RUSH FINALE per la campagna Pizza Unesco – La decisione quest'anno a Seul

02/02/2017

RUSH FINALE per la campagna Pizza Unesco – La decisione quest'anno a Seul
Pizza è la parola italiana più diffusa nel mondo e ogni giorno solo in Italia se ne sfornano circa 5 milioni e innumerevoli sono le pizze che vengono servite sulle tavole di ogni angolo del pianeta.
La pizza è insomma uno dei prodotti di punta del Made in Italy, un piatto in cui si identifica una nazione.
Ecco perché ci si avvia a raggiungere il traguardo record di due milioni di firme per convincere l’Unesco a fare dell’arte dei pizzaioli napoletani un patrimonio immateriale dell’umanità.

Il 2017, è proprio l'anno decisivo per l’esito della candidatura dell'arte dei pizzaiuoli napoletani da parte dell’Unesco.
 
"Finalmente siamo nell'anno
- ha annunciato Alfonso Pecoraro Scanio, promotore della campagna e della petizione #pizzaUnesco - in cui il dossier della candidatura dell'arte dei pizzaiuoli napoletani sarà esaminato, dal comitato per il Patrimonio immateriale dell'Unesco, nella sessione dal 4 all'8 dicembre che si terrà a Seul. Dobbiamo aumentare, in questi mesi, la mobilitazione dell'opinione pubblica in Italia e nel mondo".
A Seul quindi ci sarà la riunione del sottocomitato dell’Unesco, composto da 24 paesi, che si esprimerà sulla candidatura.

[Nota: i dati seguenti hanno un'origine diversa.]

lane 1:
==> flow/design.v (excerpt) <==
module synth_top(
    input clk,
    input rst,
    input btnL,
    input [15:0] sw,
    output [3:0] led,
	output pmod_1,	 
	output pmod_2,	 
	output pmod_4	 
    );
    wire trigger_noise;
    debounce dn(trigger_noise, btnL, clk);
    assign led = sw[3:0];
    assign pmod_2 = 1'd1;	 
    assign pmod_4 = 1'd1;	 
    wire sample_tick;
    wire noise_tick;
    wire rst_n;
    button br(clk, rst, rst_n);
    clock_divider cd(
        clk,
        rst_n,
        16'd1024,
        sample_tick
    );
    clock_divider cdn(
        clk,
        rst_n,
        {16'd0, 16'b1110_1110_0110_0001},
        noise_tick
    );
    wire wnotecd, wnotecd2;
    clock_divider cdnote(
        clk,
        rst_n,
        32'd250_000,
        wnotecd
    );
    clock_divider cdnote2(
        clk,
        rst_n,
        32'd125_000,
        wnotecd2
    );
    reg [15:0] pulse1_wave_len;
    reg [15:0] pulse2_wave_len;
    reg [15:0] tri_wave_len;
    parameter [0:31] score_amp1 = 32'b1111_1111_1111_1111_0000_0000_0000_0000;
    parameter [0:31] score_amp2 = 32'b1000_0010_1000_0000_0000_0000_0000_0000;
    reg [4:0] score_ptr;
    always @(posedge clk) begin
        if (score_ptr == 5'd0) begin
            pulse2_wave_len <= 16'd148;
        end else begin
            pulse2_wave_len <= 16'd187;
        end
        if (~rst_n) begin
            tri_wave_len <= 16'd1493;
        end else begin
            if (wnotecd) begin
  ...
Settings: LEC_CHECK=0, ABC_AREA=1, CAP_MARGIN=10, CELL_PAD_IN_SITES_DETAIL_PLACEMENT=2, CELL_PAD_IN_SITES_GLOBAL_PLACEMENT=2, CORE_ASPECT_RATIO=1.55, CORE_MARGIN=4, CORE_UTILIZATION=24, CTS_CLUSTER_DIAMETER=351, GPL_ROUTABILITY_DRIVEN=1, HOLD_SLACK_MARGIN=0.21, MIN_ROUTING_LAYER=met1, PLACE_DENSITY=0.89, SETUP_SLACK_MARGIN=1.81, SLEW_MARGIN=20; clock period 105.0 ns.
run.sh (not shown) runs the stock make flow with config.mk's settings and CLKGATE_MAP_FILE=.
Lane 1: all stages complete, timing, DRC and antenna checks passed
[inputs] lane 2 vs lane 1
- a change of CORE_UTILIZATION from 24 to 72
- a deleted HOLD_SLACK_MARGIN that had been 0.21
- a change of CORE_MARGIN from 4 to 2
- a deleted CELL_PAD_IN_SITES_DETAIL_PLACEMENT that had been 2
- a deleted PLACE_DENSITY that had been 0.89
- a deleted CELL_PAD_IN_SITES_GLOBAL_PLACEMENT that had been 2
- a deleted SETUP_SLACK_MARGIN that had been 1.81
- a deleted CORE_ASPECT_RATIO that had been 1.55
- a deleted MIN_ROUTING_LAYER that had been met1
- a change of CAP_MARGIN from 10 to 20
- a deleted GPL_ROUTABILITY_DRIVEN that had been 1
- a deleted CTS_CLUSTER_DIAMETER that had been 351
- a change of the clock period (ns, I/O delays scaled along) from 105.0 to 107.0
Notes after the runs:
Relative to lane 1, the number of filler instances in the final layout measured on lane 2 has decreased by more than half. Diff lane 1 -> lane 2: non-clock buffer count down 88, wire length down about 50%. Taking lane 1 as the reference, in lane 2 count of TritonRoute iterations in the first routing pass rose 1, maximum single-stage delay on the critical path rose 150 ps, global routing met2 resource utilization rose 15 points, global-route wire length before repair fell 160,000 microns, fraction of area in multi-input gates rose 4.1 points. The clock buffer and inverter area fraction after layout on lane 1 is in line with that on lane 2. Looking at worst setup slack, lane 2 sits 6030 ps above lane 1.
Edits applied to the flow inputs when going from lane 2 to lane 3:
- a change of CORE_UTILIZATION from 72 to 40
- a deleted ABC_AREA that had been 1
- a change of the clock period (ns, I/O delays scaled along) from 107.0 to 95.5
## What came out
- Every run (lane 2 and lane 3) finished clean.
- For lane 3, the dominant non-sequential cell family after synthesis was adder cells, unlike lane 2, where it was simple AND/OR/NAND/NOR gates.
- Pin count of the biggest net entering global routing (lane 3 over lane 2): increase, about 33%
- Comparing lane 2 and lane 3, global-route usage is higher on lane 2.
- Taking lane 2 as the reference, in lane 3 count of buffers from port buffering held, number of DRC violations after detailed routing was more or less identical, sequential standard cell area now sits at about the same level, total of plain and repair buffers excluding clock buffers went up by 289.

synth_top again, from the RTL that the note above started with.
clock: 100.0 ns
lec_check: 0
cap_margin: 20
cell_pad_in_sites_global_placement: 1
core_margin: 2
core_utilization: 40
cts_cluster_diameter: 138
min_routing_layer: met2
place_density_lb_addon: 0.08
slew_margin: 20
Change:
- CELL_PAD_IN_SITES_GLOBAL_PLACEMENT: 1 -> default
- CORE_ASPECT_RATIO: default -> 0.89
- CORE_MARGIN: 2 -> 10
- CORE_UTILIZATION: 40 -> 36
- CTS_CLUSTER_DIAMETER: 138 -> default
- MIN_ROUTING_LAYER: met2 -> default
- PLACE_DENSITY_LB_ADDON: 0.08 -> default
- SLEW_MARGIN: 20 -> 5
Clock skew is higher by 0.016 ns; global-route usage went down by 17 points; fmax barely changes; sequential share of layout area hardly moves.
Change:
- CORE_ASPECT_RATIO: 0.89 -> default
- CORE_MARGIN: 10 -> 2
- CORE_UTILIZATION: 36 -> 65
- SLEW_MARGIN: 5 -> 20
- clock period: 100.0 -> 81.4 ns (I/O delays scaled with it)
This time the run reached the layout checks and failed them: setup timing. Routed wire length increases by 30%. Cell area increases by 19%. Worst hold slack degrades by 0.021 ns. Non-clock buffer count increases by 1378. Worst setup slack degrades by 13 ns.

Dopo le tante iniziative svoltasi l'anno scorso (vedere su INformaCIBO: QUI), quest'anno dopo la prima iniziativa svoltasi a Napoli in collaborazione con la parrocchia di San Gennaro al Vomero, con l'evento solidale, “Il cuore di pizza Unesco”, durante il quale i pizzaioli napoletani hanno offerto pizze doc ai senza tetto, lo scorso 1 gennaio un grande evento si è svolto a Milano nelle pizzerie dei Fratelli La Bufala e Pizzeria Gino Sorbillo, con lo slogan “IL RUSH FINALE”.

All’evento erano presenti, tra gli altri, Alfonso Pecoraro Scanio, Clelia Martino per Rossopomodoro, Fabio Rocco della Pizzeria NaPizz a Rimini e Riccione, Alberto Bonocore, responsabile pizzaioli Fratelli La Bufala e Gino Sorbillo.
Fabio Rocco, Alberto Bonocore, Alfonso Pecoraro Scanio e Gino Sorbillo
La candidatura è sostenuta da persone di 50 paesi. L'associazione pizzaiuoli napoletani si sta muovendo in tutto il mondo per cercare adesioni.
Nel 2017 si raccoglierannno firme a Taiwan, in Giappone, Russia e Cina.